As already mentioned, the courts have been very hesitant to hold cities bound by their own zoning ordinances in the absence of clear indication that this result was intended when the ordinance and enabling legislation were passed. This reluctance is particularly common when the city is acting in its so-called "governmental capacity." In Nehrbas v. Incorporated Village of Lloyd Harbor, 140 N.E.2d 241, 9 ZD 113 (N.Y. 1957), use of a building for meeting rooms of the governing body and for storage of a police car and garbage trucks was permitted in a residential district, since all these functions were found to be governmental in nature. And in McKinney v. City of High Point, 74 S.E.2d 440, 5 ZD 98 (1953) and 79 S.E.2d 730, 6 ZD 81 (N.C. 1954), the building of a water tower was found to be a governmental function. The court consequently determined that the city was not bound by a regulation that permitted municipal utilities in any district only with a permit from the board of zoning appeals. In Lees v. Sampson Land Co., 92 A.2d 692, 5 ZD 46 (Pa. 1952), the court held that the zoning ordinance permitted the public uses in question but stated that cities would have had the right to build them even if it did not. And in Mayor of Savannah v. Collins, 84 S.E.2d 454, 7 ZD 27 (Ga. 1954), the court allowed the city to place a fire station in a residence zone, since the city had the power of eminent domain for this purpose.

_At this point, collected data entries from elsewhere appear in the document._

==> src/rtl/display_scan_ctrl.sv <==
// ---------------------------------------------------------------------------
// display_scan_ctrl
//   Time-multiplexed scan controller for a 4-digit status display.
//   Steps a 2-bit digit select through slots 0..3 and drives the matching
//   anode, blanking every anode for the first BLANK_CYCLES cycles of each
//   slot to suppress ghosting. The four digit codes are copied into a
//   frame-stable register set only when a new frame starts, so one frame
//   never mixes old and new values.
//
// Ports
//   clk_i         system clock
//   rst_ni        asynchronous active-low reset
//   enable_i      1 = scan, 0 = display off (counters cleared, data kept)
//   dig0_i..3_i   live 5-bit digit codes
//   control_o     current slot index, select for the downstream mux
//   mux_in0_o..3  latched frame copy of dig0_i..dig3_i
//   anode_o       one-hot digit enable, polarity set by ANODE_ACTIVE_LOW
//   frame_tick_o  one-cycle pulse on the edge a fresh frame is latched
// ---------------------------------------------------------------------------
module display_scan_ctrl #(
    parameter int REFRESH_DIV      = 100000,
    parameter int BLANK_CYCLES     = 1000,
    parameter bit ANODE_ACTIVE_LOW = 1'b1
) (
    input  logic       clk_i,
    input  logic       rst_ni,
    input  logic       enable_i,
    input  logic [4:0] dig0_i,
    input  logic [4:0] dig1_i,
    input  logic [4:0] dig2_i,
    input  logic [4:0] dig3_i,
    output logic [1:0] control_o,
    output logic [4:0] mux_in0_o,
    output logic [4:0] mux_in1_o,
    output logic [4:0] mux_in2_o,
    output logic [4:0] mux_in3_o,
    output logic [3:0] anode_o,
    output logic       frame_tick_o
);

    localparam int CNT_W = (REFRESH_DIV > 1) ? $clog2(REFRESH_DIV) : 1;
    localparam logic [CNT_W-1:0] CNT_LAST   = CNT_W'(REFRESH_DIV - 1);
    // Only consulted while in BLANK, which is unreachable when BLANK_CYCLES==0.
    localparam logic [CNT_W-1:0] BLANK_LAST = CNT_W'(BLANK_CYCLES - 1);
    localparam logic [3:0] ANODE_OFF = ANODE_ACTIVE_LOW ? 4'b1111 : 4'b0000;

    typedef enum logic [1:0] {
        IDLE  = 2'd0,
        BLANK = 2'd1,
        DRIVE = 2'd2
    } state_e;

    // Every slot opens with a blank phase unless blanking is disabled.
    localparam state_e SLOT_START = (BLANK_CYCLES == 0) ? DRIVE : BLANK;

    state_e           state_q, state_d;
    logic [CNT_W-1:0] cnt_q, cnt_d;
    logic [1:0]       control_q, control_d;
    logic [3:0]       anode_q, anode_d;
    logic             tick_q, tick_d;
    logic             latch;
    logic [4:0]       dig_w [4];
    logic [4:0]       mux_q [4];
    logic [3:0]       onehot;

    assign dig_w[0] = dig0_i;
    assign dig_w[1] = dig1_i;
    assign dig_w[2] = dig2_i;
    assign dig_w[3] = dig3_i;

    always_comb begin
        state_d   = state_q;
        cnt_d     = cnt_q;
        control_d = control_q;
        latch     = 1'b0;
        if (!enable_i) begin
            state_d   = IDLE;
            cnt_d     = '0;
            control_d = 2'd0;
        end else begin
            case (state_q)
                IDLE: begin
                    latch     = 1'b1;
                    cnt_d     = '0;
                    control_d = 2'd0;
                    state_d   = SLOT_START;
                end
                BLANK, DRIVE: begin
                    if (cnt_q == CNT_LAST) begin
                        cnt_d     = '0;
                        control_d = control_q + 2'd1;
                        state_d   = SLOT_START;
                        latch     = (control_q == 2'd3);
                    end else begin
                        cnt_d = cnt_q + 1'b1;
                        if (state_q == BLANK && cnt_q == BLANK_LAST) begin
                            state_d = DRIVE;
                        end
                    end
                end
                default: begin
                    state_d   = IDLE;
                    cnt_d     = '0;
                    control_d = 2'd0;
                end
            endcase
        end
        tick_d = latch;
        // Anode is derived from the next state so it lines up with control_o.
        onehot  = 4'b0001 << control_d;
        anode_d = ANODE_OFF;
        if (state_d == DRIVE) begin
            anode_d = ANODE_ACTIVE_LOW ? ~onehot : onehot;
        end
    end

    always_ff @(posedge clk_i or negedge rst_ni) begin
        if (!rst_ni) begin
            state_q   <= IDLE;
            cnt_q     <= '0;
            control_q <= 2'd0;
            anode_q   <= ANODE_OFF;
            tick_q    <= 1'b0;
        end else begin
            state_q   <= state_d;
            cnt_q     <= cnt_d;
            control_q <= control_d;
            anode_q   <= anode_d;
            tick_q    <= tick_d;
        end
    end

    genvar gi;
    generate
        for (gi = 0; gi < 4; gi++) begin : g_frame_reg
            always_ff @(posedge clk_i or negedge rst_ni) begin
                if (!rst_ni) begin
                    mux_q[gi] <= 5'd0;
                end else if (latch) begin
                    mux_q[gi] <= dig_w[gi];
                end
            end
        end
    endgenerate

    assign control_o    = control_q;
    assign anode_o      = anode_q;
    assign frame_tick_o = tick_q;
    assign mux_in0_o    = mux_q[0];
    assign mux_in1_o    = mux_q[1];
    assign mux_in2_o    = mux_q[2];
    assign mux_in3_o    = mux_q[3];

endmodule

In the Kelly case already cited, a city was held to be bound because of an explicit provision to that effect in the ordinance. And in Taber v. Benton Harbor, 274 N.W. 324 (Mich. 1937), water distribution was found to be a proprietary function rather than a governmental one, so that the city was bound by the height limit in the ordinance. Erection of a water tower incident to the sale of water to a neighboring municipality was held to be proprietary in Baltis v. Village of Westchester, 121 N.E.2d 495, 6 ZD 244 (Ill. 1954). There are also some cases in which, though the ordinance was held to allow the use in question, the court seems to have treated the ordinance as binding on the city. See, for example, Thornton v. Ridgewood, 111 A.2d 899, 7 ZD 122 (N.J. 1955), and Wicker Apartments v. Richmond, 99 S.E.2d 656 (Va. 1957).

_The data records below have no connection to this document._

**src/rtl/lookahead_alu_seq.sv**
```systemverilog
// Digit-serial lookahead ALU: DIGIT bits per clock, carry and group P/G carried between digits.
// Optional zero flag is built when LOOKAHEAD_ALU_SEQ_ZERO_EN is defined; otherwise zero is tied low.
module lookahead_alu_seq #(
    parameter int WIDTH = 16,
    parameter int DIGIT = 4
) (
    input  logic             clk,
    input  logic             rst_n,
    input  logic             start,
    input  logic [WIDTH-1:0] a,
    input  logic [WIDTH-1:0] b,
    input  logic [3:0]       s,
    input  logic             m,
    input  logic             cin,
    output logic             busy,
    output logic             done,
    output logic [WIDTH-1:0] y,
    output logic             cout,
    output logic             p_grp,
    output logic             g_grp,
    output logic             zero
);

    localparam int N  = WIDTH / DIGIT;
    localparam int CW = (N > 1) ? $clog2(N) : 1;

    typedef enum logic [1:0] {IDLE, RUN, DONE} state_t;

    state_t           state_reg, state_next;
    logic [WIDTH-1:0] a_reg, b_reg;
    logic [3:0]       s_reg;
    logic             m_reg;
    logic             c_reg;
    logic             g_acc_reg, p_acc_reg;
    logic [CW-1:0]    cnt_reg;
    logic [WIDTH-1:0] y_work_reg, y_reg;
    logic             cout_reg, p_grp_reg, g_grp_reg;

    logic [DIGIT-1:0] g_dig, t_dig, h_dig, y_dig;
    logic [DIGIT:0]   c_dig;
    logic             dig_g, dig_p;
    logic             g_acc_next, p_acc_next;
    logic [WIDTH-1:0] y_work_next;
    logic             last_dig;
    logic             accept;

    // Carry into bit idx+1 as a flat sum of products over bits 0..idx (no ripple).
    function automatic logic la_carry(input logic [DIGIT-1:0] g,
                                      input logic [DIGIT-1:0] t,
                                      input logic             c0,
                                      input int               idx);
        logic acc;
        logic pp;
        acc = 1'b0;
        pp  = 1'b1;
        for (int j = DIGIT - 1; j >= 0; j--) begin
            if (j <= idx) begin
                acc = acc | (pp & g[j]);
                pp  = pp & t[j];
            end
        end
        return acc | (pp & c0);
    endfunction

    // Operands are shifted right each cycle, so the active digit is always the low slice.
    genvar gi;
    generate
        for (gi = 0; gi < DIGIT; gi++) begin : g_bit
            assign g_dig[gi] = (a_reg[gi] & ~b_reg[gi] & s_reg[2]) |
                               (a_reg[gi] &  b_reg[gi] & s_reg[3]);
            assign t_dig[gi] = a_reg[gi] | (b_reg[gi] & s_reg[0]) | (~b_reg[gi] & s_reg[1]);
            assign h_dig[gi] = t_dig[gi] ^ g_dig[gi];
            assign c_dig[gi+1] = la_carry(g_dig, t_dig, c_reg, gi);
            assign y_dig[gi] = h_dig[gi] ^ (c_dig[gi] & ~m_reg);
        end

        if (DIGIT == WIDTH) begin : g_one_digit
            assign y_work_next = y_dig;
        end else begin : g_multi_digit
            assign y_work_next = {y_dig, y_work_reg[WIDTH-1:DIGIT]};
        end
    endgenerate

    assign c_dig[0]   = c_reg;
    assign dig_p      = &t_dig;
    assign dig_g      = la_carry(g_dig, t_dig, 1'b0, DIGIT - 1);
    assign g_acc_next = dig_g | (dig_p & g_acc_reg);
    assign p_acc_next = dig_p & p_acc_reg;
    assign last_dig   = (cnt_reg == CW'(N - 1));
    assign accept     = start & (state_reg != RUN);

    always_ff @(posedge clk or negedge rst_n) begin
        if (!rst_n) begin
            state_reg <= IDLE;
        end else begin
            state_reg <= state_next;
        end
    end

    always_comb begin
        state_next = state_reg;
        case (state_reg)
            IDLE:    if (start) state_next = RUN;
            RUN:     if (last_dig) state_next = DONE;
            DONE:    state_next = start ? RUN : IDLE;
            default: state_next = IDLE;
        endcase
    end

    always_ff @(posedge clk or negedge rst_n) begin
        if (!rst_n) begin
            a_reg      <= '0;
            b_reg      <= '0;
            s_reg      <= '0;
            m_reg      <= 1'b0;
            c_reg      <= 1'b0;
            g_acc_reg  <= 1'b0;
            p_acc_reg  <= 1'b1;
            cnt_reg    <= '0;
            y_work_reg <= '0;
            y_reg      <= '0;
            cout_reg   <= 1'b0;
            p_grp_reg  <= 1'b0;
            g_grp_reg  <= 1'b0;
        end else if (accept) begin
            a_reg     <= a;
            b_reg     <= b;
            s_reg     <= s;
            m_reg     <= m;
            c_reg     <= cin;
            g_acc_reg <= 1'b0;
            p_acc_reg <= 1'b1;
            cnt_reg   <= '0;
        end else if (state_reg == RUN) begin
            a_reg      <= a_reg >> DIGIT;
            b_reg      <= b_reg >> DIGIT;
            c_reg      <= c_dig[DIGIT];
            g_acc_reg  <= g_acc_next;
            p_acc_reg  <= p_acc_next;
            cnt_reg    <= cnt_reg + 1'b1;
            y_work_reg <= y_work_next;
            // Visible outputs change only once the whole word is finished.
            if (last_dig) begin
                y_reg     <= y_work_next;
                cout_reg  <= c_dig[DIGIT] & ~m_reg;
                p_grp_reg <= p_acc_next;
                g_grp_reg <= g_acc_next;
            end
        end
    end

`ifdef LOOKAHEAD_ALU_SEQ_ZERO_EN
    logic z_acc_reg, zero_reg;
    logic z_acc_next;

    assign z_acc_next = z_acc_reg & ~(|y_dig);

    always_ff @(posedge clk or negedge rst_n) begin
        if (!rst_n) begin
            z_acc_reg <= 1'b1;
            zero_reg  <= 1'b0;
        end else if (accept) begin
            z_acc_reg <= 1'b1;
        end else if (state_reg == RUN) begin
            z_acc_reg <= z_acc_next;
            if (last_dig) zero_reg <= z_acc_next;
        end
    end

    assign zero = zero_reg;
`else
    assign zero = 1'b0;
`endif

    assign busy  = (state_reg == RUN);
    assign done  = (state_reg == DONE);
    assign y     = y_reg;
    assign cout  = cout_reg;
    assign p_grp = p_grp_reg;
    assign g_grp = g_grp_reg;

endmodule

```
## config.mk

```make
export PLATFORM = sky130hd
export DESIGN_NAME = load_unit
export DESIGN_NICKNAME = d
export VERILOG_FILES = /design/src/rtl/load_unit_pkg.sv /design/src/rtl/load_unit_extract.sv /design/src/rtl/load_unit.sv
export SDC_FILE = /design/constraint.sdc
export NUM_CORES = 1
export LEC_CHECK = 0
export ABC_CLOCK_PERIOD_IN_PS = 3900
export CELL_PAD_IN_SITES_DETAIL_PLACEMENT = 0
export CELL_PAD_IN_SITES_GLOBAL_PLACEMENT = 1
export CORE_MARGIN = 5
export CORE_UTILIZATION = 38
export DETAILED_ROUTE_END_ITERATION = 6
export HOLD_SLACK_MARGIN = 0.03
export PLACE_DENSITY_LB_ADDON = 0.08
export SETUP_SLACK_MARGIN = 0.05
export SLEW_MARGIN = 10
export SYNTH_ARGS = -nofsm -noshare
export SYNTH_HDL_FRONTEND = slang
export SYNTH_HIERARCHICAL = 1
export SYNTH_SLANG_ARGS = --single-unit
```

## constraint.sdc

```tcl
create_clock -name clk -period 3.9 [get_ports clk]
set_input_delay 0.585 -clock clk [delete_from_list [all_inputs] [get_ports clk]]
set_output_delay 0.585 -clock clk [all_outputs]
set_load 0.03 [all_outputs]
```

Despite this well established hesitancy to hold the city to its own requirements, it seems that the advantages of applying both zoning and mandatory referral to all the city's property outweigh any procedural inconvenience. There seems thus to be a valid basis for revising statutes and ordinances to make clear that such control is intended.

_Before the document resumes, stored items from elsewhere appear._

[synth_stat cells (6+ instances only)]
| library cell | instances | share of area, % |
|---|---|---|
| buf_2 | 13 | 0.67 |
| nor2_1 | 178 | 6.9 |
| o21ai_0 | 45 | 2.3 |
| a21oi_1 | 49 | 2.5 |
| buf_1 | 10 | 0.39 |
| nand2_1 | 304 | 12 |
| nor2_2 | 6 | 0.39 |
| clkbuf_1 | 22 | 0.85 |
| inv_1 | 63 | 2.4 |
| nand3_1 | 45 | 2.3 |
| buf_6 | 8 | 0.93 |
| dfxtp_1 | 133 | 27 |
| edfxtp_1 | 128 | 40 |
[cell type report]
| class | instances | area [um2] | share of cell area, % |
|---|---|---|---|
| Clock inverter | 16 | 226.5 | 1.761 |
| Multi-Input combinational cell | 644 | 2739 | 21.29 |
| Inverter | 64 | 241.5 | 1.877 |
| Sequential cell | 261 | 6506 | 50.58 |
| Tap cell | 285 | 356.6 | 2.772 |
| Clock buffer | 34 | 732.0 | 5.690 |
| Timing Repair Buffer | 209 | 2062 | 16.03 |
## src/rtl/fetch_stage_pkg.sv

```systemverilog
// ============================================================================
// fetch_stage_pkg : shared constants and interrupt FSM encoding for fetch
// Rev 1.0
// ============================================================================
`default_nettype none

package fetch_stage_pkg;

  localparam logic [31:0] NOP_INSTR          = 32'h0000_0000;
  localparam logic [31:0] RESET_PC_DEFAULT   = 32'h0000_0000;
  localparam logic [31:0] EXC_VECTOR_DEFAULT = 32'h0000_0180;

  typedef enum logic [1:0] {
    INT_RUN     = 2'd0,
    INT_PEND    = 2'd1,
    INT_HANDLER = 2'd2
  } int_state_e;

  function automatic logic [31:0] word_align(input logic [31:0] addr);
    return {addr[31:2], 2'b00};
  endfunction

endpackage

`default_nettype wire

```

## src/rtl/fetch_int_ctrl.sv

```systemverilog
// ============================================================================
// fetch_int_ctrl : interrupt synchroniser, RUN/PEND/HANDLER FSM and EPC
// Rev 1.0 -- used only when FETCH_INTERRUPT_EN is defined
// ============================================================================
`default_nettype none

module fetch_int_ctrl
  import fetch_stage_pkg::*;
(
  input  logic        i_clk,
  input  logic        i_rst_n,
  input  logic        i_irq,
  input  logic        i_eret,
  input  logic        i_stall,
  input  logic        i_redirect,
  input  logic [31:0] i_pc,
  output logic        o_take,
  output logic        o_ret,
  output logic [31:0] o_epc
);

  logic [1:0]  sync_q;
  int_state_e  state_q, state_d;
  logic [31:0] epc_q, epc_d;

  always_ff @(posedge i_clk or negedge i_rst_n) begin
    if (!i_rst_n) begin
      sync_q  <= 2'b00;
      state_q <= INT_RUN;
      epc_q   <= 32'h0;
    end else begin
      sync_q  <= {sync_q[0], i_irq};
      state_q <= state_d;
      epc_q   <= epc_d;
    end
  end

  // A request seen in RUN may be taken in the same cycle it becomes visible.
  always_comb begin
    state_d = state_q;
    epc_d   = epc_q;
    o_take  = 1'b0;
    o_ret   = 1'b0;
    case (state_q)
      INT_RUN, INT_PEND: begin
        if (state_q == INT_PEND || sync_q[1]) begin
          if (!i_stall && !i_redirect) begin
            o_take  = 1'b1;
            epc_d   = i_pc;
            state_d = INT_HANDLER;
          end else begin
            state_d = INT_PEND;
          end
        end
      end
      INT_HANDLER: begin
        if (i_eret) begin
          o_ret   = 1'b1;
          state_d = INT_RUN;
        end
      end
      default: state_d = INT_RUN;
    endcase
  end

  assign o_epc = epc_q;

endmodule

`default_nettype wire

```

## src/rtl/fetch_stage.sv

```systemverilog
// ============================================================================
// fetch_stage : PC, ROM addressing and IF/ID register with stall/flush/redirect
// Rev 1.0 -- optional interrupt entry/return under FETCH_INTERRUPT_EN
// ============================================================================
`default_nettype none

module fetch_stage
  import fetch_stage_pkg::*;
#(
  parameter logic [31:0] RESET_PC   = RESET_PC_DEFAULT,
`ifdef FETCH_INTERRUPT_EN
  parameter logic [31:0] EXC_VECTOR = EXC_VECTOR_DEFAULT,
`endif
  parameter int          ROM_AW     = 7
) (
  input  logic              i_clk,
  input  logic              i_rst_n,
  input  logic              i_stall,
  input  logic              i_flush,
  input  logic              i_redirect,
  input  logic [31:0]       i_redirect_pc,
  output logic [ROM_AW-1:0] o_rom_addr,
  input  logic [31:0]       i_rom_data,
  output logic [31:0]       o_instr,
  output logic [31:0]       o_pc_plus4,
  output logic              o_valid,
`ifdef FETCH_INTERRUPT_EN
  input  logic              i_external_interrupt,
  input  logic              i_eret,
  output logic [31:0]       o_epc,
`endif
  output logic              o_pc_oob
);

  logic [31:0] pc_q, pc_d;
  logic [31:0] instr_q, instr_d;
  logic [31:0] pc4_q, pc4_d;
  logic        valid_q, valid_d;
  logic [31:0] pc_plus4;
  logic        take, ret;
  logic [31:0] epc;
  logic [31:0] exc_target;

`ifdef FETCH_INTERRUPT_EN
  fetch_int_ctrl u_int_ctrl (
    .i_clk      (i_clk),
    .i_rst_n    (i_rst_n),
    .i_irq      (i_external_interrupt),
    .i_eret     (i_eret),
    .i_stall    (i_stall),
    .i_redirect (i_redirect),
    .i_pc       (pc_q),
    .o_take     (take),
    .o_ret      (ret),
    .o_epc      (epc)
  );
  assign o_epc      = epc;
  assign exc_target = word_align(EXC_VECTOR);
`else
  assign take       = 1'b0;
  assign ret        = 1'b0;
  assign epc        = 32'h0;
  assign exc_target = 32'h0;
`endif

  assign pc_plus4   = pc_q + 32'd4;
  assign o_rom_addr = pc_q[ROM_AW+1:2];
  assign o_pc_oob   = |pc_q[31:ROM_AW+2];

  always_ff @(posedge i_clk or negedge i_rst_n) begin
    if (!i_rst_n) begin
      pc_q    <= RESET_PC;
      instr_q <= NOP_INSTR;
      pc4_q   <= 32'h0;
      valid_q <= 1'b0;
    end else begin
      pc_q    <= pc_d;
      instr_q <= instr_d;
      pc4_q   <= pc4_d;
      valid_q <= valid_d;
    end
  end

  // Any change of flow discards the word fetched this cycle.
  always_comb begin
    pc_d    = pc_q;
    instr_d = instr_q;
    pc4_d   = pc4_q;
    valid_d = valid_q;
    if (take)            pc_d = exc_target;
    else if (ret)        pc_d = epc;
    else if (i_redirect) pc_d = word_align(i_redirect_pc);
    else if (!i_stall)   pc_d = pc_plus4;

    if (take || ret || i_redirect || i_flush) begin
      instr_d = NOP_INSTR;
      valid_d = 1'b0;
    end else if (!i_stall) begin
      instr_d = i_rom_data;
      pc4_d   = pc_plus4;
      valid_d = 1'b1;
    end
  end

  assign o_instr    = instr_q;
  assign o_pc_plus4 = pc4_q;
  assign o_valid    = valid_q;

endmodule

`default_nettype wire

```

Effect of Ordinance on State and Federal Governments
As soon as a second unit of government is involved — whether it is the state or federal government or another local government — the problems presented by attempted zoning control become more difficult. So long as only the city's own property within its own corporate limits is involved, it is possible to rely primarily on the political process to solve conflicts over land use. Such factors as finances and convenience, as well as detriment to surrounding owners and compliance with an over-all plan, will be weighed by the same legislative body. We have seen already that in this situation required compliance with the zoning ordinance is effective primarily as a device for calling attention to zoning and the plan behind it and cannot be expected to bind the city permanently if there are strong enough demands that the ordinance or plan be circumvented. Unfortunately, no such convenient arrangement exists when one government wants to build in the jurisdiction of another. Either government may take an irresponsible position, and there is no simple method to reconcile the two views.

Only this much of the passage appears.